Currently, MXenes are in the late-stage of innovation or pre-market stage, with commercialisation just beginning. Proactive identification of early warning signals at this stage could facilitate targeted actions for regulatory preparedness and the implementation of Safe and Sustainable by Design (SSbD) principles in future material or product development. Although this paper focuses on titanium carbide MXenes, the lessons learned may be relevant to other MXenes and advanced materials.
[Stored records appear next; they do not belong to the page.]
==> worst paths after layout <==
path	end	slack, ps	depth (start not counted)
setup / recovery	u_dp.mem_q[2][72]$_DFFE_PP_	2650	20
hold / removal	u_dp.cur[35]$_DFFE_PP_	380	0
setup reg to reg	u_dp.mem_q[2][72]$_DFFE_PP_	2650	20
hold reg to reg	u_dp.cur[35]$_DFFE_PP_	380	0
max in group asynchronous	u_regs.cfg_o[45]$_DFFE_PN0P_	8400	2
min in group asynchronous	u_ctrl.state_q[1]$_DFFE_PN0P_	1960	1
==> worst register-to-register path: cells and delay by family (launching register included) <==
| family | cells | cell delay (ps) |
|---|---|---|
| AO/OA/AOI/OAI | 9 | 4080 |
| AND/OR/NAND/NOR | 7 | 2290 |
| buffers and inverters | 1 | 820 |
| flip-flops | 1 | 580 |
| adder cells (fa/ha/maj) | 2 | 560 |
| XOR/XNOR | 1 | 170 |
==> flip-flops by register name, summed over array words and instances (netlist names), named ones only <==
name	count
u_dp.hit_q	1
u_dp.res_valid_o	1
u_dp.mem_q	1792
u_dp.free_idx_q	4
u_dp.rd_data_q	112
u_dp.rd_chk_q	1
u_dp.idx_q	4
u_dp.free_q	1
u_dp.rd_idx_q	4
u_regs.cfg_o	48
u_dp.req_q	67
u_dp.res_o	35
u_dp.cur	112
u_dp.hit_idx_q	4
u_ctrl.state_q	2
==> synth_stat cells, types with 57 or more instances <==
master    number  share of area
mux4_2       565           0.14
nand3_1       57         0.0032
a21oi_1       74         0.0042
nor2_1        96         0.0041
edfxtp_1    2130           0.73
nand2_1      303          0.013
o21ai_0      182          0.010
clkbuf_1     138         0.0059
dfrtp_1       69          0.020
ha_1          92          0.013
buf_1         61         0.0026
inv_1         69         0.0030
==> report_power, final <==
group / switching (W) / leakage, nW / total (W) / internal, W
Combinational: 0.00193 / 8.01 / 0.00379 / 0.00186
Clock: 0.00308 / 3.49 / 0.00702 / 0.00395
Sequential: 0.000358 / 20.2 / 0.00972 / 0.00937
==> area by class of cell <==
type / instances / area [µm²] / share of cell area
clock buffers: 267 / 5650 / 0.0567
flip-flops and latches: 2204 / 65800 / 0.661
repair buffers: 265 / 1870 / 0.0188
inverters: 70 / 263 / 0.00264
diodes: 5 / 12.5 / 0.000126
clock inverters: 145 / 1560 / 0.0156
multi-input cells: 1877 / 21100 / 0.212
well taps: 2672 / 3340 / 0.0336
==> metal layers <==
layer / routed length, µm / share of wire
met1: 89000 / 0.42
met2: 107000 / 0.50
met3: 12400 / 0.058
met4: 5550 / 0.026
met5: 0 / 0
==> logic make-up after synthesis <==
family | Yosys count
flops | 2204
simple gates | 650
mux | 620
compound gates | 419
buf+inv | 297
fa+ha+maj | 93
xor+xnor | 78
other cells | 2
The most well-known two-dimensional material is graphene, for which the Nobel Prize in physics was awarded in 2010. This recognition sparked a surge in interest and investment in graphene research and development, culminating in the Graphene Flagship research initiative (2013-2023) in Europe. With a budget of €1 billion, this initiative supported the commercialisation of over 100 graphene-based products. However, the human health and environmental impacts of graphene remain a topic of debate.
Moreover, in 2025, the Nobel Prize in Chemistry was awarded for research on Metal-Organic Frameworks (MOFs), a class of porous advanced materials with applications in gas storage, catalysis and drug delivery, among others. With graphene in mind, this may raise questions about regulatory preparedness for the potentially large group of different MOFs, which may not necessarily be restricted to two dimensions.
The lessons learned from the application of Early4AdMa to MXenes, as well as to nanocarriers, serve as a valuable guide for promoting safe and sustainable innovation in other advanced materials like MOFs. To effectively implement the identified actions, interdisciplinary collaboration among researchers, industry, regulators and other stakeholders is required.